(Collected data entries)
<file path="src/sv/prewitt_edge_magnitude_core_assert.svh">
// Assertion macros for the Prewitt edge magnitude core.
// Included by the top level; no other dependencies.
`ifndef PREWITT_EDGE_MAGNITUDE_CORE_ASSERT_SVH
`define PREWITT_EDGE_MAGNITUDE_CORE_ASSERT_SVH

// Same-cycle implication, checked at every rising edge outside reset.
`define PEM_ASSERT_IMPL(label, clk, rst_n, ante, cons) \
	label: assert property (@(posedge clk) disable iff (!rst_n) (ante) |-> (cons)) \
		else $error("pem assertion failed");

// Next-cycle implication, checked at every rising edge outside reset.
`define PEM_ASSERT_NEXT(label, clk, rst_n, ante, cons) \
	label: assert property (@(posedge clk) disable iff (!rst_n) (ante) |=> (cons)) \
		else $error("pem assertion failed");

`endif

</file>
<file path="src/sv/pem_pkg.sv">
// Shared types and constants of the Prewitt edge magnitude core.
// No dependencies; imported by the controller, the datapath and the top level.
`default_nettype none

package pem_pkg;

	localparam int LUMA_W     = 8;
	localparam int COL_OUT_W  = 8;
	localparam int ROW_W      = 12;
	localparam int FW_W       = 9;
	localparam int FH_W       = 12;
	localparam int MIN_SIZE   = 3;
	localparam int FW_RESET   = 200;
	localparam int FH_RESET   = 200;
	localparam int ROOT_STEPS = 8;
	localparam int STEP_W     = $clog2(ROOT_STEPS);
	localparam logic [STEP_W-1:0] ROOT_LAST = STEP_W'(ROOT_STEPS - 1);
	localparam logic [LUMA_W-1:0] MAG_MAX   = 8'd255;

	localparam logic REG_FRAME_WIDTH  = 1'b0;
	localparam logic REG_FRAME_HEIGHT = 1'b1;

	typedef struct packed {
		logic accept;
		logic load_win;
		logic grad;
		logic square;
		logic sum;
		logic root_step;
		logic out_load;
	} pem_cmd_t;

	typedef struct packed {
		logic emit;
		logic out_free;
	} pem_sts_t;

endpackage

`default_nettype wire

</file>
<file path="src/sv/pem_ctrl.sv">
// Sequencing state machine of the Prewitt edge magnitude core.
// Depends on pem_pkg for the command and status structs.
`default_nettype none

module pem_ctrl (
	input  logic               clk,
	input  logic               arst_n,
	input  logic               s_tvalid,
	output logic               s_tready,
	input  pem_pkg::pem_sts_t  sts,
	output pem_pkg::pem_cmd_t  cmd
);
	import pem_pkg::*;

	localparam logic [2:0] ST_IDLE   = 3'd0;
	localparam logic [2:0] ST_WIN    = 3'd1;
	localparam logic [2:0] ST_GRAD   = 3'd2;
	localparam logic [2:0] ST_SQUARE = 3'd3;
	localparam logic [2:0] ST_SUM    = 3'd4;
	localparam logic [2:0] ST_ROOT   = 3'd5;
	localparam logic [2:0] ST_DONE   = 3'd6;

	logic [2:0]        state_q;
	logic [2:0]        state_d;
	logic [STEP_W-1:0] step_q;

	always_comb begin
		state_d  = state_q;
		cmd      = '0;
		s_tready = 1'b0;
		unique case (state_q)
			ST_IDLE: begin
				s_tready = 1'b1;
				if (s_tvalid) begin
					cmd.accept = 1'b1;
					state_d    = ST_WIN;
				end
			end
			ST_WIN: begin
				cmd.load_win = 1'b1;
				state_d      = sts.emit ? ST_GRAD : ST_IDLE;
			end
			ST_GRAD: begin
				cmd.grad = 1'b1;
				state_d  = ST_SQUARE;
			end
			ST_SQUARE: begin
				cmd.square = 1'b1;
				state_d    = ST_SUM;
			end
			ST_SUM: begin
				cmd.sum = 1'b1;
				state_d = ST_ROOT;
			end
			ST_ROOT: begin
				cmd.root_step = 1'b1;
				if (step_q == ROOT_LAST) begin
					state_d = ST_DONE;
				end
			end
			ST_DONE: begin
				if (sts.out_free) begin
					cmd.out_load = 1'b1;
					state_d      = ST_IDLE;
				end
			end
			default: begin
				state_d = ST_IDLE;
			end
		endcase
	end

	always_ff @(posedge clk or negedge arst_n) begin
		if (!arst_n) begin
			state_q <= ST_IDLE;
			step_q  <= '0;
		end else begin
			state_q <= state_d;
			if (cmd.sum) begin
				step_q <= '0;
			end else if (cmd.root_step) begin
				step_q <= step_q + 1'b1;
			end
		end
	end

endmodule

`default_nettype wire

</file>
...
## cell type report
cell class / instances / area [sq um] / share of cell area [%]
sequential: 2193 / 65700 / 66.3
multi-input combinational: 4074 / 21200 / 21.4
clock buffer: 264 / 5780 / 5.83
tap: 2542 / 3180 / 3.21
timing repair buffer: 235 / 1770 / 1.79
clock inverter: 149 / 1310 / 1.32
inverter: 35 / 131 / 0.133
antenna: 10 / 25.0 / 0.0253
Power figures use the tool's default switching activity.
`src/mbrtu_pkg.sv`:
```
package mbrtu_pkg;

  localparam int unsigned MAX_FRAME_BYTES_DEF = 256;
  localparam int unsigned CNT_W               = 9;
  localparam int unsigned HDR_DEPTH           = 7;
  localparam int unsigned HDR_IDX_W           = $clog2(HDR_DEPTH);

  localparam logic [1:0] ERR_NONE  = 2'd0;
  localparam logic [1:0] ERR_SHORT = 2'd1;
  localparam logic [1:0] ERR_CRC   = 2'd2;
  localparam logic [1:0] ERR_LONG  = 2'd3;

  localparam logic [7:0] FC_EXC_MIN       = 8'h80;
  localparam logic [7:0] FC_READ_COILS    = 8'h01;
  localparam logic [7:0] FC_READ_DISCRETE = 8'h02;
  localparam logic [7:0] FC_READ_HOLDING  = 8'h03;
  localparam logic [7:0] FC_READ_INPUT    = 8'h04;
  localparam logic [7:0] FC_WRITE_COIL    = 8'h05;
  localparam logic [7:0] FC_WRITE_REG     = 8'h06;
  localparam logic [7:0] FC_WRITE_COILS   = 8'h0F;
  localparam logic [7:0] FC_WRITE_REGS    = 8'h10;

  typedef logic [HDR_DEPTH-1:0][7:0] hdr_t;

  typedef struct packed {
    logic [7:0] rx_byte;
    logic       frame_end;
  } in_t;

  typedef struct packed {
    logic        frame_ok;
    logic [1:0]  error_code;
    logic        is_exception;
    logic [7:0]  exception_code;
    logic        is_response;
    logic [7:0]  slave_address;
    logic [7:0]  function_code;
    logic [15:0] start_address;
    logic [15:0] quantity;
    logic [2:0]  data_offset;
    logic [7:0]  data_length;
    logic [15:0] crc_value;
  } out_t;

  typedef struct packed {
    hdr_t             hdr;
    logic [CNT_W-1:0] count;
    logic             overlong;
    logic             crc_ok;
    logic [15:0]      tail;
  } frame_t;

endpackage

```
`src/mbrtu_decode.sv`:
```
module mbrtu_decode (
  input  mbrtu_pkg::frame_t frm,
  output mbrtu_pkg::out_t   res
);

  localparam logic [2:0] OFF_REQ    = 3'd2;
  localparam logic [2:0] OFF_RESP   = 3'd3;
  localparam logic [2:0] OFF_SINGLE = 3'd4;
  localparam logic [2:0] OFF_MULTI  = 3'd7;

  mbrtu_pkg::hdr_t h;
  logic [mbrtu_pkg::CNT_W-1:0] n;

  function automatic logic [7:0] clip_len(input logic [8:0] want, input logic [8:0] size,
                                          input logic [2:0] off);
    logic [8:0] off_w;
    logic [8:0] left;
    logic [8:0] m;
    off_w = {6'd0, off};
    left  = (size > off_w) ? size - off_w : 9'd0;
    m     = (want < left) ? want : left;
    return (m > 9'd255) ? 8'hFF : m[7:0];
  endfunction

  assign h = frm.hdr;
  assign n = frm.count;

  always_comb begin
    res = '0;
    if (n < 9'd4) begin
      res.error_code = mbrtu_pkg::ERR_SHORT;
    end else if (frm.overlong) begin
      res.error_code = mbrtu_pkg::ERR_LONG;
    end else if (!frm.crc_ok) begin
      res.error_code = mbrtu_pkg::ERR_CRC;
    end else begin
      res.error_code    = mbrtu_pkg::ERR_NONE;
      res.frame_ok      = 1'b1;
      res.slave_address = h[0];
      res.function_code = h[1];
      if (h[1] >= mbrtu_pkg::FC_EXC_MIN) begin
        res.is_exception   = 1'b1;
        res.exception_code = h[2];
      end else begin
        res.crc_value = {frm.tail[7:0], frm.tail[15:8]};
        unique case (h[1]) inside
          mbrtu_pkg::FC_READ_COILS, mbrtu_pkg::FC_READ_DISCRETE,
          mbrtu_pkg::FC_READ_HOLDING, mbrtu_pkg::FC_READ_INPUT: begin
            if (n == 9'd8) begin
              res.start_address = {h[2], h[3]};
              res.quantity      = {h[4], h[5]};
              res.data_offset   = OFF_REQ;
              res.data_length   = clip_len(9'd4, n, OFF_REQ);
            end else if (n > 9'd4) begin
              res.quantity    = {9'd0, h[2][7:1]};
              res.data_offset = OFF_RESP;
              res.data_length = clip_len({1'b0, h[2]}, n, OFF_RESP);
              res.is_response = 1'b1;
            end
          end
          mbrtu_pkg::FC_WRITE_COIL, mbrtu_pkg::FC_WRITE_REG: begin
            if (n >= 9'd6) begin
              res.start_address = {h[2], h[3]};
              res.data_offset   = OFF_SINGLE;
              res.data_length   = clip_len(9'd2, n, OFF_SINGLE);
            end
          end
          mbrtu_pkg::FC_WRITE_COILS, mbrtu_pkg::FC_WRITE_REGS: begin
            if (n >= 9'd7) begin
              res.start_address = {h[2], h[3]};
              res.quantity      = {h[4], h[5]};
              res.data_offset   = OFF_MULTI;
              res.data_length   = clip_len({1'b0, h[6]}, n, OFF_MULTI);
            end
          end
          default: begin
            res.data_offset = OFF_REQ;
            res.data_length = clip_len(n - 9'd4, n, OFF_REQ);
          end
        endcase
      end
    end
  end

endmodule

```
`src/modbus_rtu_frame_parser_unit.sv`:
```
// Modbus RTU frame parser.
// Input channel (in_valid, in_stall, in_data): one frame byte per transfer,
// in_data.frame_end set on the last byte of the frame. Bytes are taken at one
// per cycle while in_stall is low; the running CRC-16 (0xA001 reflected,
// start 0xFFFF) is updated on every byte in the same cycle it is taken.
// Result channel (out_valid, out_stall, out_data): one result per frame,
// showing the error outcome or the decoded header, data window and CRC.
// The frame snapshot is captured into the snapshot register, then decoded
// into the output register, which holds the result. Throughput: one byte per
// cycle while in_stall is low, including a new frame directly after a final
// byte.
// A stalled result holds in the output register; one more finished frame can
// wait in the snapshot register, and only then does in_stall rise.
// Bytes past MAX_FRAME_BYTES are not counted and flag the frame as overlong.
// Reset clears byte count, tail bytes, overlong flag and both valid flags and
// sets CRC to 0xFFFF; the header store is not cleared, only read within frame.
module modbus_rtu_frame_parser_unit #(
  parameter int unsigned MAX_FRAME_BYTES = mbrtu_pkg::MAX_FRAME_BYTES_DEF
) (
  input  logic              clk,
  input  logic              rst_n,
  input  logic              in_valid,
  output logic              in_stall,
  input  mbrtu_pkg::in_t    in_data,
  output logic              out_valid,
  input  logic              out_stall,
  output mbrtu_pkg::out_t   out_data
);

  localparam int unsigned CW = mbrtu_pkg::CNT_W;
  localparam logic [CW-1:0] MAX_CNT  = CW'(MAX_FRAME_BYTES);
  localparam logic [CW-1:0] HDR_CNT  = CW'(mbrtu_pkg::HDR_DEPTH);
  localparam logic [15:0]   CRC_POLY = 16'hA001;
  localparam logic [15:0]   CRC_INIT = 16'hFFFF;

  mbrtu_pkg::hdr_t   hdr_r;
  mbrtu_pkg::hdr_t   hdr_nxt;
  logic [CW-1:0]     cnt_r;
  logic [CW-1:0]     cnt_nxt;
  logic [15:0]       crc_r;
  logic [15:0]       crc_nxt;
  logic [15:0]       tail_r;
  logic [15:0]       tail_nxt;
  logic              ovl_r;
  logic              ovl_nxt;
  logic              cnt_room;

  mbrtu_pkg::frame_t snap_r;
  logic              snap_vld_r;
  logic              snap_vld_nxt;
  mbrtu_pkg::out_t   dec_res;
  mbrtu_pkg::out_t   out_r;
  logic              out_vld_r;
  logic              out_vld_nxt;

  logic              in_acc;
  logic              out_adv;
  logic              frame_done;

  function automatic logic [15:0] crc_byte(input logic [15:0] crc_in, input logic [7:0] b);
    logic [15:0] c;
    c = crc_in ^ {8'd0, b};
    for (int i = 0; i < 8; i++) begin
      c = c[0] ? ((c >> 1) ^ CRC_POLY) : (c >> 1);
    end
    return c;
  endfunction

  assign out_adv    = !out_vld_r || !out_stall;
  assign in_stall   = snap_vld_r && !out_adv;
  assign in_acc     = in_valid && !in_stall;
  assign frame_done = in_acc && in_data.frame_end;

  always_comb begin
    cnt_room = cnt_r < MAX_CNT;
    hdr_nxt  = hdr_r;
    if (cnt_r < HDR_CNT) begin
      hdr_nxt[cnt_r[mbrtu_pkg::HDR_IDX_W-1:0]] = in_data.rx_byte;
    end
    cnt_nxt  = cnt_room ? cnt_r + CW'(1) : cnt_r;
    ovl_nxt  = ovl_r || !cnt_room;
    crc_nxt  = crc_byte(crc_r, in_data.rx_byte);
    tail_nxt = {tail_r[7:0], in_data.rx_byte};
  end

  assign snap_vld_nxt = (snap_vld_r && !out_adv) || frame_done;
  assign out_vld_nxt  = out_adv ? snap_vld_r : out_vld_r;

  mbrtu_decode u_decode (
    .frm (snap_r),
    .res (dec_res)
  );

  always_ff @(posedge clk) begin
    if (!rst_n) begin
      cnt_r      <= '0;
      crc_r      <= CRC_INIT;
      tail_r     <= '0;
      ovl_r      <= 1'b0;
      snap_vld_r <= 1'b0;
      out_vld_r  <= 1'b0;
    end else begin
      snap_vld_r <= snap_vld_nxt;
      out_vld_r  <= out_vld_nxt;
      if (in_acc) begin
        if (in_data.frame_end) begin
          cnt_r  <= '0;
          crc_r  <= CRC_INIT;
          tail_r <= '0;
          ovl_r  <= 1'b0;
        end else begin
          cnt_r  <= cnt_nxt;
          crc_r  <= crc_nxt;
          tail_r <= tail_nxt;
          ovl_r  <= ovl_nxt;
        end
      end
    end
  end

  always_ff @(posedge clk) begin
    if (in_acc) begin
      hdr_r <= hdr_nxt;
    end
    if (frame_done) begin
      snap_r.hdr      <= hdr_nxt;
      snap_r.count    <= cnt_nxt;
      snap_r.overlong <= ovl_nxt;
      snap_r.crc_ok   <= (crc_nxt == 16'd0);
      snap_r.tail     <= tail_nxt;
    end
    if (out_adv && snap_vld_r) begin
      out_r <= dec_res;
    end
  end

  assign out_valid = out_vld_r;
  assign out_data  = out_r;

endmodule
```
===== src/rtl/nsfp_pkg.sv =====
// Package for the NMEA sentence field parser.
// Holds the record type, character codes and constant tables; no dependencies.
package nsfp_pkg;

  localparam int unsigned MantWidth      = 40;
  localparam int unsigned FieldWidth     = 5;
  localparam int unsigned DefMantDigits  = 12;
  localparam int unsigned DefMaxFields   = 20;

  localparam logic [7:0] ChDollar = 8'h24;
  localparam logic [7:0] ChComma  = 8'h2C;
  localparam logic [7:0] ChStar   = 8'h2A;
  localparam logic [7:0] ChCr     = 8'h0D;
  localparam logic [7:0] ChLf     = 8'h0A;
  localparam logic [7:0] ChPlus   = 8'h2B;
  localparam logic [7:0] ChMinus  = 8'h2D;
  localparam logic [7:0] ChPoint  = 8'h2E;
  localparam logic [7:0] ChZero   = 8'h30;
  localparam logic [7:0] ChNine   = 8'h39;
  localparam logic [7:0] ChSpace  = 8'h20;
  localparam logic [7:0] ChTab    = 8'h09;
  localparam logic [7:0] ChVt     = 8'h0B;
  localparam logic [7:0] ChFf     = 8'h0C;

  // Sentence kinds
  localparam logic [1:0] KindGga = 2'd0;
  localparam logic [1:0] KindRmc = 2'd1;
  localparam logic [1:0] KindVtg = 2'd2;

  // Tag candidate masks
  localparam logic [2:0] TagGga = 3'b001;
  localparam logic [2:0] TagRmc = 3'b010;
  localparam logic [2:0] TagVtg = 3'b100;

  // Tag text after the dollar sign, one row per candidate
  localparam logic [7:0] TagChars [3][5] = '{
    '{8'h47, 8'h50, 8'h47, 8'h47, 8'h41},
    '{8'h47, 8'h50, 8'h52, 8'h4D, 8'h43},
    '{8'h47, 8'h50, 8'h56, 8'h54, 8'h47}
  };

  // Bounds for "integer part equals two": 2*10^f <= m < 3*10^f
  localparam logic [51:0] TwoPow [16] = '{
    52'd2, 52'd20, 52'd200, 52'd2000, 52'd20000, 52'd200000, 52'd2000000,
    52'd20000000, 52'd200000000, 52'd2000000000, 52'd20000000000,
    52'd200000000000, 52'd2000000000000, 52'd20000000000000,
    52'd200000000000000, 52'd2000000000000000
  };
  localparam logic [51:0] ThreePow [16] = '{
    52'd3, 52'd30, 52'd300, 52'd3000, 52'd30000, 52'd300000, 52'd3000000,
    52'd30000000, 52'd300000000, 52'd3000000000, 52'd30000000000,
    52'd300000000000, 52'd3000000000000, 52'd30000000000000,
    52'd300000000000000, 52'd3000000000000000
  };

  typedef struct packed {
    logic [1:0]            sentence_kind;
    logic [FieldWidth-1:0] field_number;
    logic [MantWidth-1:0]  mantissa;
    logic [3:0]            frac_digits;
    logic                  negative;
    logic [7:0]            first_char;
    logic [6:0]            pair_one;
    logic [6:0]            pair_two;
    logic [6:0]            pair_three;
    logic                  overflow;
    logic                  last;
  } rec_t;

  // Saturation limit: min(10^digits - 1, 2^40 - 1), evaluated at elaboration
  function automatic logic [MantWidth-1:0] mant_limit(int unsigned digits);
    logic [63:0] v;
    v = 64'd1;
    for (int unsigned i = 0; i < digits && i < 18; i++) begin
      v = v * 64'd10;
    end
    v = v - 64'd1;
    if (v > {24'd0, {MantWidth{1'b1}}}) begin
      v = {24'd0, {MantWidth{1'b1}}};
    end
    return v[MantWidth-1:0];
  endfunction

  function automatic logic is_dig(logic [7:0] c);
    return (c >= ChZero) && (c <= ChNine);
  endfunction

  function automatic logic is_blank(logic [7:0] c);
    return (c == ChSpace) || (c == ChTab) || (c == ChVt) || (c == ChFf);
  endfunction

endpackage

§ Description of the task:
Your task is to copy each line of the data above that holds "label".

§ Written reply:
`define PEM_ASSERT_IMPL(label, clk, rst_n, ante, cons) \
	label: assert property (@(posedge clk) disable iff (!rst_n) (ante) |-> (cons)) \
`define PEM_ASSERT_NEXT(label, clk, rst_n, ante, cons) \
	label: assert property (@(posedge clk) disable iff (!rst_n) (ante) |=> (cons)) \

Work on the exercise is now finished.